• TASK ITEM:
From the records below, output exactly the lines running from the line containing "export SDC_FILE = /design/constraint.sdc" through the line containing "Cells that the tools add are included.", and no others.

····················

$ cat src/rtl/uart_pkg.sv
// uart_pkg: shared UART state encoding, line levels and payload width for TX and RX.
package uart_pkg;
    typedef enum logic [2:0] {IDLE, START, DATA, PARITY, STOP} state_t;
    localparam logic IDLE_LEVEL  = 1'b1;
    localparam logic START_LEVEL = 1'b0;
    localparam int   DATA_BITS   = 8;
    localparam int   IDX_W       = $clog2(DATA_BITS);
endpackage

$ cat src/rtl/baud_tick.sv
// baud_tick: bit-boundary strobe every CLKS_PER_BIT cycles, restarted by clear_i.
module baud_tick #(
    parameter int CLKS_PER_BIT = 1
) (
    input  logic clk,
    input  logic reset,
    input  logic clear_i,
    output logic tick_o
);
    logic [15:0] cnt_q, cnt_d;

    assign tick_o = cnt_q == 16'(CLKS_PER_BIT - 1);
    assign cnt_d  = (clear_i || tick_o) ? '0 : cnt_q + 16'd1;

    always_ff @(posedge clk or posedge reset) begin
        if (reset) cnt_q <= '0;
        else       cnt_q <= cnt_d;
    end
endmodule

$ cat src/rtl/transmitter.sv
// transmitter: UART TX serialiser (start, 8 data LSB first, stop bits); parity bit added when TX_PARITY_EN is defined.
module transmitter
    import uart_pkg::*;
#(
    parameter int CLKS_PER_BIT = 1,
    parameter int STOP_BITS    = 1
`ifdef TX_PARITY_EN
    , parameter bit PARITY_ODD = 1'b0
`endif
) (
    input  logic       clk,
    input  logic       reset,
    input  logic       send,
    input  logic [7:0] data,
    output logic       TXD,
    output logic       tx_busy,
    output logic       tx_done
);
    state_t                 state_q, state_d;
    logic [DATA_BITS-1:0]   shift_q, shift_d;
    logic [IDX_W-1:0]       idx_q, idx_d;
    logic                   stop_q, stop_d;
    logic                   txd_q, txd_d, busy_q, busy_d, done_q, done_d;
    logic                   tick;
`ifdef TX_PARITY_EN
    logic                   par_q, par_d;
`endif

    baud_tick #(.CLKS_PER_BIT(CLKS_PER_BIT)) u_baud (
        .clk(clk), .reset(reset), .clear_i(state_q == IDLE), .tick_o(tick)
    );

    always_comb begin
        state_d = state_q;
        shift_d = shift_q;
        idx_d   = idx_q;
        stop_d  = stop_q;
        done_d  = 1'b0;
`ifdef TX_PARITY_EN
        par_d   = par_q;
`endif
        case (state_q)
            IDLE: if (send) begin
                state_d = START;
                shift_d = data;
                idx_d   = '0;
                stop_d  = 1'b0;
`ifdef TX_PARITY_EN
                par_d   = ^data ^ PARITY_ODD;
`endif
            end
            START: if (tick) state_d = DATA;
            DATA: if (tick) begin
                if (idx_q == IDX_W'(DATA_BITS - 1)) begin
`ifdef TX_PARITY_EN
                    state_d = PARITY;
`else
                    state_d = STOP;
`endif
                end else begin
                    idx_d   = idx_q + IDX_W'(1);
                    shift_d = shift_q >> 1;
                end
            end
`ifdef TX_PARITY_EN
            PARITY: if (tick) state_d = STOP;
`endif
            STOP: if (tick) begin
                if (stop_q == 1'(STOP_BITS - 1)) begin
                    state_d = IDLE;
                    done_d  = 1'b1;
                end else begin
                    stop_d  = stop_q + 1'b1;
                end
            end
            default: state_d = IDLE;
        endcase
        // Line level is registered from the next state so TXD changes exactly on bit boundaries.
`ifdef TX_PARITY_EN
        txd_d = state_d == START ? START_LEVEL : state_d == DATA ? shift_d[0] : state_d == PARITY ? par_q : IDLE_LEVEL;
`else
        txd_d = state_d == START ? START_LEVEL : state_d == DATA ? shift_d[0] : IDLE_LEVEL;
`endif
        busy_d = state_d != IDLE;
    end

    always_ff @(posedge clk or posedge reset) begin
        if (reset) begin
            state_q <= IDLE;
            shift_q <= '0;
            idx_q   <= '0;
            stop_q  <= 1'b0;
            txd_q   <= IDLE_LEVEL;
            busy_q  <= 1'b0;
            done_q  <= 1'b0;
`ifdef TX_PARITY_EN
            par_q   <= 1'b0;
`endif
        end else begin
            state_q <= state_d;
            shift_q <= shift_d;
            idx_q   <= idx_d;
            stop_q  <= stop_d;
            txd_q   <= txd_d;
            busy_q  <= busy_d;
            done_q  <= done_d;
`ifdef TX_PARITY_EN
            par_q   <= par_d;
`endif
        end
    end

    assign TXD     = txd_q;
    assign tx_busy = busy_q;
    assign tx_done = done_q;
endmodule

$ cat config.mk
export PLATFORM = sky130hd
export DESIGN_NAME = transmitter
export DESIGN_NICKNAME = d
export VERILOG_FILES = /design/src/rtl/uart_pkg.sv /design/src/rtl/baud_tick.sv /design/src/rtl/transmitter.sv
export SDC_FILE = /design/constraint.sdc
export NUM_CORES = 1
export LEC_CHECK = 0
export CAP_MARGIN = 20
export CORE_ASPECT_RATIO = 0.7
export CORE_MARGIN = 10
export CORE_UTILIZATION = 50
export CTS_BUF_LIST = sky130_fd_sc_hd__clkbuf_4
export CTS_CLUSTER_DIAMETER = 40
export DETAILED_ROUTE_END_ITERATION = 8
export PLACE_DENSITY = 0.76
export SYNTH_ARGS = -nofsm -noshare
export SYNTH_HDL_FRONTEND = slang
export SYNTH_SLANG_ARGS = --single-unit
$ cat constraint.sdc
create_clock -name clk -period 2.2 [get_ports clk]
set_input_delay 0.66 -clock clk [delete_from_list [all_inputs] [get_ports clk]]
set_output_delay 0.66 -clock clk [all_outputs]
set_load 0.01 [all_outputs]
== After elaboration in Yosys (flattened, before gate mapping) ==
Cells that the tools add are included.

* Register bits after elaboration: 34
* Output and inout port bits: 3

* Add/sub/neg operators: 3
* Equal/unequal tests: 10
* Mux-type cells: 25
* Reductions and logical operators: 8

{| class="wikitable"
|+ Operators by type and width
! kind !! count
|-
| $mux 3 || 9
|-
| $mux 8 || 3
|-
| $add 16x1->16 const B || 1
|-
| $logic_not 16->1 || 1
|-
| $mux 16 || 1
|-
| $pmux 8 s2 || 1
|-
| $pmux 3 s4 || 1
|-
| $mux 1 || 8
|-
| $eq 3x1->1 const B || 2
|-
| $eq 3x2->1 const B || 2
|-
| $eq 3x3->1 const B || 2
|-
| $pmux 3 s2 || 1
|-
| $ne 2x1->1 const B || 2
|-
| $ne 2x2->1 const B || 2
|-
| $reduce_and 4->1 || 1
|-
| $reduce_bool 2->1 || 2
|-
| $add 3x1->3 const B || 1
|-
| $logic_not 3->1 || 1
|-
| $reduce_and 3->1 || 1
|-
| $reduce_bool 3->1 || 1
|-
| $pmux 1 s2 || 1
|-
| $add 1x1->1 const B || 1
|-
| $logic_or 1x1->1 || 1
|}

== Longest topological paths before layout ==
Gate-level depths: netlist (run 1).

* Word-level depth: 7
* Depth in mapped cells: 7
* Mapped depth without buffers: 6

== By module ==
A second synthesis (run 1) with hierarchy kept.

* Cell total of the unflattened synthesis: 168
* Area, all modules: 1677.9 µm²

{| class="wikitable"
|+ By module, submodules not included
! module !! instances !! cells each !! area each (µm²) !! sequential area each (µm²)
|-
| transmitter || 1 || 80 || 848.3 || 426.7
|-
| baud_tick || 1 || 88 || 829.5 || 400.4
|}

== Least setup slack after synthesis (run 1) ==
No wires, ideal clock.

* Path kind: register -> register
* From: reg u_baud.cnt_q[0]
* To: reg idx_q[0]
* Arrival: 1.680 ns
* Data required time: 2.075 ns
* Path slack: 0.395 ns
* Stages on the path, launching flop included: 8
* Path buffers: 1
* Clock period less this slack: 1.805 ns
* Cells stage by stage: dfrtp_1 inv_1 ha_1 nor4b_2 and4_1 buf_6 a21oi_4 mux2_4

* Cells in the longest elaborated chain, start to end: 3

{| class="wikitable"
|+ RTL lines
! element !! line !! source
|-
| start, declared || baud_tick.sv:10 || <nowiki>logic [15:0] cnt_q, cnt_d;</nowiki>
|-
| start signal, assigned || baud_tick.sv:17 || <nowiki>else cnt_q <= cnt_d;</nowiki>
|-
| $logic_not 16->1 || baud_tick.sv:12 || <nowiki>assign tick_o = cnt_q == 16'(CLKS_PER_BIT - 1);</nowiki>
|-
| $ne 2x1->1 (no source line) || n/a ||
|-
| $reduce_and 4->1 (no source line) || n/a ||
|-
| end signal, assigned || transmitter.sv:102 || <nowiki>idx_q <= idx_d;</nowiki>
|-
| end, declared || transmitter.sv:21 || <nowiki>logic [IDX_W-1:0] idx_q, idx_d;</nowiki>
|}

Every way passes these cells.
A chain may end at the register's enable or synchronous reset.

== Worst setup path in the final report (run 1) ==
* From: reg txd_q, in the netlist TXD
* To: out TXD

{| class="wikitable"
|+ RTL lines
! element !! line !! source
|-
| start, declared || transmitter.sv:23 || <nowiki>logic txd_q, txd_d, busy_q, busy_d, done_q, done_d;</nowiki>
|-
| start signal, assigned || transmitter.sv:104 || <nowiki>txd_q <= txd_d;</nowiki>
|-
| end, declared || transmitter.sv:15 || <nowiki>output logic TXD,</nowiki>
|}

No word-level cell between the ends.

····················

• EXERCISE ANSWER:
export SDC_FILE = /design/constraint.sdc
export NUM_CORES = 1
export LEC_CHECK = 0
export CAP_MARGIN = 20
export CORE_ASPECT_RATIO = 0.7
export CORE_MARGIN = 10
export CORE_UTILIZATION = 50
export CTS_BUF_LIST = sky130_fd_sc_hd__clkbuf_4
export CTS_CLUSTER_DIAMETER = 40
export DETAILED_ROUTE_END_ITERATION = 8
export PLACE_DENSITY = 0.76
export SYNTH_ARGS = -nofsm -noshare
export SYNTH_HDL_FRONTEND = slang
export SYNTH_SLANG_ARGS = --single-unit
$ cat constraint.sdc
create_clock -name clk -period 2.2 [get_ports clk]
set_input_delay 0.66 -clock clk [delete_from_list [all_inputs] [get_ports clk]]
set_output_delay 0.66 -clock clk [all_outputs]
set_load 0.01 [all_outputs]
== After elaboration in Yosys (flattened, before gate mapping) ==
Cells that the tools add are included.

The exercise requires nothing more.